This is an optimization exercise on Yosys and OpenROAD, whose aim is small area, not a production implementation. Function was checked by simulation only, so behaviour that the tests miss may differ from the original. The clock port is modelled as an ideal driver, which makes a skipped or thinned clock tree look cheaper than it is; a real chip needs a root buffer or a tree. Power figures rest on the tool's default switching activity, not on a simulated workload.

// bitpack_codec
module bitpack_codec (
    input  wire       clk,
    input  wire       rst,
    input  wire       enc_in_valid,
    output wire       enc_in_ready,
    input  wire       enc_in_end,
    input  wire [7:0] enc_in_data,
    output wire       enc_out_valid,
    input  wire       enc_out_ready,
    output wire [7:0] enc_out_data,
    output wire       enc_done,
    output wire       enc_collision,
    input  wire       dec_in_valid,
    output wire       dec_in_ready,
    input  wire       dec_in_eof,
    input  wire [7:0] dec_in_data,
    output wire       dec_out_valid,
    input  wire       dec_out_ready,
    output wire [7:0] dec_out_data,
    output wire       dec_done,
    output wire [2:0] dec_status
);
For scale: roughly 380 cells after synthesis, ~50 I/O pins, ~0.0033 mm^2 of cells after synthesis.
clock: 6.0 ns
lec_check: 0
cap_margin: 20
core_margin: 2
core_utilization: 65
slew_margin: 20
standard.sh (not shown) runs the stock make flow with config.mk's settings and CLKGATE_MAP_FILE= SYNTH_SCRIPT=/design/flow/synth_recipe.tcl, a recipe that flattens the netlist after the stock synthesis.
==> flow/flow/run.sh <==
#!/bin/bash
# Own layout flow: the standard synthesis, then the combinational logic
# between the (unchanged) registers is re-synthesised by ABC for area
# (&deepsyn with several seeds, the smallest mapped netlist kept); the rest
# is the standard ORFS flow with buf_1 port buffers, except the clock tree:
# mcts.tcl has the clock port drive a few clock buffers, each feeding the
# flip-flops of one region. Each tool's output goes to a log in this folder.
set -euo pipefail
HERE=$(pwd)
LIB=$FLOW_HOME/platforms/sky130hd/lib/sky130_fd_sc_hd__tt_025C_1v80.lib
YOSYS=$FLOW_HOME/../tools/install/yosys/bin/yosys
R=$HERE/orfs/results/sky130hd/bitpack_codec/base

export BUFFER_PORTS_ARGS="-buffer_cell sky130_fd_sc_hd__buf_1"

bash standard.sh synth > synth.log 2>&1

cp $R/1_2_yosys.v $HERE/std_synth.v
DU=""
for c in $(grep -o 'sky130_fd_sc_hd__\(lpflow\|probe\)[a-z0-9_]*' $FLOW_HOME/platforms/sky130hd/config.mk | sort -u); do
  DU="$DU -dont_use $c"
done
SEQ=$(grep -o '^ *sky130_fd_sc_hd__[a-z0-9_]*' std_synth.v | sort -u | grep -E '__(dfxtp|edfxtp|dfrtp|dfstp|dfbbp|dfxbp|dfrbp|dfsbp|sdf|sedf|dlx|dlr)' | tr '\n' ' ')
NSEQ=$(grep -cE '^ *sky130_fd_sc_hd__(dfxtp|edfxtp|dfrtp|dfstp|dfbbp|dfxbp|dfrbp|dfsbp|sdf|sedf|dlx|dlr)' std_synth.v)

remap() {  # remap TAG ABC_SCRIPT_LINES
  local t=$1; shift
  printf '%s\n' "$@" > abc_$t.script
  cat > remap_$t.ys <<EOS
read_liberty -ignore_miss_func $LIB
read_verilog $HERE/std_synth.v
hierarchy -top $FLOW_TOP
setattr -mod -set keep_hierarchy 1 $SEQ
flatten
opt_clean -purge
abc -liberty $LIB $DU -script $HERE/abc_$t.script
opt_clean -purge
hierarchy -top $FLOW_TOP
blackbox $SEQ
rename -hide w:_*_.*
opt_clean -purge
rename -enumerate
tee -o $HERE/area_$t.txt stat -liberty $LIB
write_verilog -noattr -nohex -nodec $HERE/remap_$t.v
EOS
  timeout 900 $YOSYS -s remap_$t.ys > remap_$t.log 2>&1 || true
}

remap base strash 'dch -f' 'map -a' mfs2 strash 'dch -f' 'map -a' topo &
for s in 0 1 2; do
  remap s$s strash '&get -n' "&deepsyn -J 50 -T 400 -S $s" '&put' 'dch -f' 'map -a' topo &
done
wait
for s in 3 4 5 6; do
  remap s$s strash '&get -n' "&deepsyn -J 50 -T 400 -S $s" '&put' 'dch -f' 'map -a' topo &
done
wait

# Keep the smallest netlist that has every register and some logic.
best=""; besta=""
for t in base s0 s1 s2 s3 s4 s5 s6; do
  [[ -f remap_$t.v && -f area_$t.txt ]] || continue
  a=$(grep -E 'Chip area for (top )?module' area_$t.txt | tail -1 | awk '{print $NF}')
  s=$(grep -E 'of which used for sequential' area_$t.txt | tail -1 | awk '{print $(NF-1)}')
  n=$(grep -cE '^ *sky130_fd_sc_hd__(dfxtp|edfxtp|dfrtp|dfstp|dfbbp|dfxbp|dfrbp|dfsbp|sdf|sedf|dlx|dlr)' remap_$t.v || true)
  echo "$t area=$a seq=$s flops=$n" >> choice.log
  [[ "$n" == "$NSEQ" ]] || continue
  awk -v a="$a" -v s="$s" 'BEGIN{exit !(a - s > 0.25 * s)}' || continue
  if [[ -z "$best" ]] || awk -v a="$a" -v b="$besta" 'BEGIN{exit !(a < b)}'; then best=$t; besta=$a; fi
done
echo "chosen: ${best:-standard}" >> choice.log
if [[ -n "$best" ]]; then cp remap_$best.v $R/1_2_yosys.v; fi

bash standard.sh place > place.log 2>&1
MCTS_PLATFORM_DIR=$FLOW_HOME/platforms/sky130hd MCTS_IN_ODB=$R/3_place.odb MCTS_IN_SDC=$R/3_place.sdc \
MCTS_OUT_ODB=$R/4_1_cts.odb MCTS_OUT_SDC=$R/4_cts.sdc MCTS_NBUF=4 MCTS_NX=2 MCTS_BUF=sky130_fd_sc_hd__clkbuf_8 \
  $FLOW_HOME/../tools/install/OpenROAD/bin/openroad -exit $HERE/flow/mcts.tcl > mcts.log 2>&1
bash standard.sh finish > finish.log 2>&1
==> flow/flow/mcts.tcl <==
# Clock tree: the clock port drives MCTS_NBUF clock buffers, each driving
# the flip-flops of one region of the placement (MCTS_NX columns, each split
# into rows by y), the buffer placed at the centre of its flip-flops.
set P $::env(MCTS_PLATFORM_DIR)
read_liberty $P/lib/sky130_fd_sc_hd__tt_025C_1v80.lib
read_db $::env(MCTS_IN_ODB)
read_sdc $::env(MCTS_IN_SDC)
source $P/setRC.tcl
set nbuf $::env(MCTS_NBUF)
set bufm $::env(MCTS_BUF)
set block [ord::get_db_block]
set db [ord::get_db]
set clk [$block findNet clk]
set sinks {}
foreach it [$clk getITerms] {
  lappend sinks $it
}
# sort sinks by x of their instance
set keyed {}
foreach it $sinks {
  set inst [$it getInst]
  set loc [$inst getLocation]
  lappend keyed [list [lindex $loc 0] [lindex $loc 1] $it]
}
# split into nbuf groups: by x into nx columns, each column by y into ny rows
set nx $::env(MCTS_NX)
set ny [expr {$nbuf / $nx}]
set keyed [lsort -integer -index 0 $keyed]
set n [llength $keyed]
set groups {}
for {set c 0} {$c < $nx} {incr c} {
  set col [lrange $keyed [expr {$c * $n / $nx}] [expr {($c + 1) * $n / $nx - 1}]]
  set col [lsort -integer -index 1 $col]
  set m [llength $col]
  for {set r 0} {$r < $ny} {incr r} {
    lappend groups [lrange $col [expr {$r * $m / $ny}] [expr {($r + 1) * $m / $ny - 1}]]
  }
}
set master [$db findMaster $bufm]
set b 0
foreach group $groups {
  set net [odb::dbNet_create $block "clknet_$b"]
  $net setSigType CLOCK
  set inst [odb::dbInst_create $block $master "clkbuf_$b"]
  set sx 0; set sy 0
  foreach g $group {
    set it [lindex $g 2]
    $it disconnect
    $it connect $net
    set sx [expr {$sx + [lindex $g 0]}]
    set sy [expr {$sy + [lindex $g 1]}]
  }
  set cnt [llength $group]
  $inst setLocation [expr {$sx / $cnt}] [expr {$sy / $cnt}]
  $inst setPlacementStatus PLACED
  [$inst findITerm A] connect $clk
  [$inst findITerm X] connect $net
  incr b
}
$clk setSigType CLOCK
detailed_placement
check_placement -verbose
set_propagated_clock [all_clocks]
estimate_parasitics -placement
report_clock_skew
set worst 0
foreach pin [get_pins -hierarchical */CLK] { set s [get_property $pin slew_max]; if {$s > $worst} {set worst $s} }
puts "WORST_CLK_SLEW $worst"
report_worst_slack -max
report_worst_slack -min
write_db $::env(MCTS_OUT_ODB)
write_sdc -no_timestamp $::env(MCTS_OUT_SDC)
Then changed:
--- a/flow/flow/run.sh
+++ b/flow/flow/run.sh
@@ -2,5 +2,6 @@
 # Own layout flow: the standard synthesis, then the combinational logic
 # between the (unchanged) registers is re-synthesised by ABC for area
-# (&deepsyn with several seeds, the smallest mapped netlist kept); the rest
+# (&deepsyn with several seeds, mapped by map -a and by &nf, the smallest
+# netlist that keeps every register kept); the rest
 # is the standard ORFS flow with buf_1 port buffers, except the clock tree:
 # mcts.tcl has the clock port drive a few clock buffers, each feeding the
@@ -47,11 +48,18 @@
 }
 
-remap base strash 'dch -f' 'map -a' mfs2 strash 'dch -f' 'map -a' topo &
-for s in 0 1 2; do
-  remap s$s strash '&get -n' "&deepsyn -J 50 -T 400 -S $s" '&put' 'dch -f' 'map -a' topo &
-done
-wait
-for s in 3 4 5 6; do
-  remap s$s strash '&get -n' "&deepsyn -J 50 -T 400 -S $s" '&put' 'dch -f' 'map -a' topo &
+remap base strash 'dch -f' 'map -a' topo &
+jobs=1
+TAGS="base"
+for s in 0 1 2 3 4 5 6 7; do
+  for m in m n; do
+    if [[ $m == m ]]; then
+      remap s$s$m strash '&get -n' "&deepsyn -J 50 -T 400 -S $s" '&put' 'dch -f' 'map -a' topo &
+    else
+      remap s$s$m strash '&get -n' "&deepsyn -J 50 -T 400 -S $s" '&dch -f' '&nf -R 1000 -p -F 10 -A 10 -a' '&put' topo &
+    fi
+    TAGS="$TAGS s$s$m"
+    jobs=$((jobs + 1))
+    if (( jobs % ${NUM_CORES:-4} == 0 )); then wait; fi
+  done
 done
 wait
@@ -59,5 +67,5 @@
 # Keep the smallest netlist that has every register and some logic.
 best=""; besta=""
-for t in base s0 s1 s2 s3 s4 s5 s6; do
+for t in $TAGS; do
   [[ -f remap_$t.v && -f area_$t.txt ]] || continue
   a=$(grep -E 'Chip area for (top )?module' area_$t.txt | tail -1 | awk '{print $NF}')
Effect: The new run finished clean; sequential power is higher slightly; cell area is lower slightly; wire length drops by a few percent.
⁂
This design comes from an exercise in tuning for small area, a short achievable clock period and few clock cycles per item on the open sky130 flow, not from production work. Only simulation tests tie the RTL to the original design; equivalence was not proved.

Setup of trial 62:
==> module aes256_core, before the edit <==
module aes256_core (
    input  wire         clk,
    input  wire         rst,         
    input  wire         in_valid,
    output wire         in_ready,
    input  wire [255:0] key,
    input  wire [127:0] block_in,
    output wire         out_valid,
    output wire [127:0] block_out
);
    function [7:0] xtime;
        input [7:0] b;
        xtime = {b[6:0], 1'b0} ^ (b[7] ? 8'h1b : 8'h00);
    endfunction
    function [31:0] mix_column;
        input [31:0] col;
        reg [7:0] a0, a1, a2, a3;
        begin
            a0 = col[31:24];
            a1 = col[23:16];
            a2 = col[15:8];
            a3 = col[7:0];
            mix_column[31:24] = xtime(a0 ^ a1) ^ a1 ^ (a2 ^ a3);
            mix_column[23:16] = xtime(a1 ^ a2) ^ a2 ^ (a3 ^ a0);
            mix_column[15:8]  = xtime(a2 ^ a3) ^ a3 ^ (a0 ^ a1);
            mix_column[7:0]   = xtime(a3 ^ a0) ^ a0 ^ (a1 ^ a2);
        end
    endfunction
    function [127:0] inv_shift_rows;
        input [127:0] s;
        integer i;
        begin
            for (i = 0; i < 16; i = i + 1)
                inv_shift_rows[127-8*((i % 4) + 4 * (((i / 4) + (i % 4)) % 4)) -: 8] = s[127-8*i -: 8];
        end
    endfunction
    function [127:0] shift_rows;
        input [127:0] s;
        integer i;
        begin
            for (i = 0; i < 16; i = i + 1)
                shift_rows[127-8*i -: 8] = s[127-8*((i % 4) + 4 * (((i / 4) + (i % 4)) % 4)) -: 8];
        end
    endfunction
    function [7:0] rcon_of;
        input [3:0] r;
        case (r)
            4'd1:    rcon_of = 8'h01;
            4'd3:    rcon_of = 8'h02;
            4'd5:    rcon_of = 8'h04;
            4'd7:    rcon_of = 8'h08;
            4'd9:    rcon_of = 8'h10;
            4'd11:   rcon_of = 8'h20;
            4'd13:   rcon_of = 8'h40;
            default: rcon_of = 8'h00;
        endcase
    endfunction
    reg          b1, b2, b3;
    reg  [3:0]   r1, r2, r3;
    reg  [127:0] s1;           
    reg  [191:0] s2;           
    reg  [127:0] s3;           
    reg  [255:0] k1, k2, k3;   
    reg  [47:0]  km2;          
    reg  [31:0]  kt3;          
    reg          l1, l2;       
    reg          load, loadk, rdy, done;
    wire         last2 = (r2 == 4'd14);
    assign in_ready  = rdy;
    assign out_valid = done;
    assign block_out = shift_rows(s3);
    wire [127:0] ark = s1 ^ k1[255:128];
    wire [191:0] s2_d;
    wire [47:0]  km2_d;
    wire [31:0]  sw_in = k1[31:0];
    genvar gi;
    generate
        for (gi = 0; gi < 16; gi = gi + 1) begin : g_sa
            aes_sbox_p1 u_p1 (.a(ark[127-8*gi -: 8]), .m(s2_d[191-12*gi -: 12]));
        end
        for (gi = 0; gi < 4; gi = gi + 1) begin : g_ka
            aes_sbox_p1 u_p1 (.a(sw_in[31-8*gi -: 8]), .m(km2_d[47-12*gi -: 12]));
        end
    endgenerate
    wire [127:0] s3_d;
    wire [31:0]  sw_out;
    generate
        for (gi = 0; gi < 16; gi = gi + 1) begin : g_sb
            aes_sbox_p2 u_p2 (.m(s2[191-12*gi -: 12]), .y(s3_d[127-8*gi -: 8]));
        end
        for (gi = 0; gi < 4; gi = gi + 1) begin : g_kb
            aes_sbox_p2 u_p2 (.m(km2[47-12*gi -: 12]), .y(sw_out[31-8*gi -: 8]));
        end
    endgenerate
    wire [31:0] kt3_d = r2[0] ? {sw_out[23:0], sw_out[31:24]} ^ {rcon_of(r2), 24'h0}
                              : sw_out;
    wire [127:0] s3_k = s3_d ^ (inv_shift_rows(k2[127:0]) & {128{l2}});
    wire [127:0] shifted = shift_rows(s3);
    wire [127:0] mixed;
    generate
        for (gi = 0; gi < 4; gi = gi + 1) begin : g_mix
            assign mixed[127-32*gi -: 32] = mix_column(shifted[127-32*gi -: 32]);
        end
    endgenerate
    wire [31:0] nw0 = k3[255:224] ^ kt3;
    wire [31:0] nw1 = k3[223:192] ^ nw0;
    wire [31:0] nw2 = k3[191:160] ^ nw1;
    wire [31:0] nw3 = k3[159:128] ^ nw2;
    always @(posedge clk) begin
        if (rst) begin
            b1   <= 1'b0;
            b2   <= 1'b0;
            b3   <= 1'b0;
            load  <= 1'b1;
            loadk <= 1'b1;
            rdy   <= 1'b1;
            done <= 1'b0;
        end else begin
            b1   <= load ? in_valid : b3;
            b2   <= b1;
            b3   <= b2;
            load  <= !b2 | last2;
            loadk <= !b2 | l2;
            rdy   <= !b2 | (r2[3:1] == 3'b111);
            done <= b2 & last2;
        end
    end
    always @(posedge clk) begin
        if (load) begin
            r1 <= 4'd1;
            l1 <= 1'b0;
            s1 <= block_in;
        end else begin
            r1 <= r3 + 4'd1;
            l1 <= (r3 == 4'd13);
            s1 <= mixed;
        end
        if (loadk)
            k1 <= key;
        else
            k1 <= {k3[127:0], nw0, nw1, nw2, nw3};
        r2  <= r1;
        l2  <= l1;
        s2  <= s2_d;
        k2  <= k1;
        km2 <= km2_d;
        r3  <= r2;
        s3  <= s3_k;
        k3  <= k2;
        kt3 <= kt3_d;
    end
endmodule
⁂
In the entries above, find each line with the word "split" and return it.

## Finished exercise
# the flip-flops of one region of the placement (MCTS_NX columns, each split
# split into nbuf groups: by x into nx columns, each column by y into ny rows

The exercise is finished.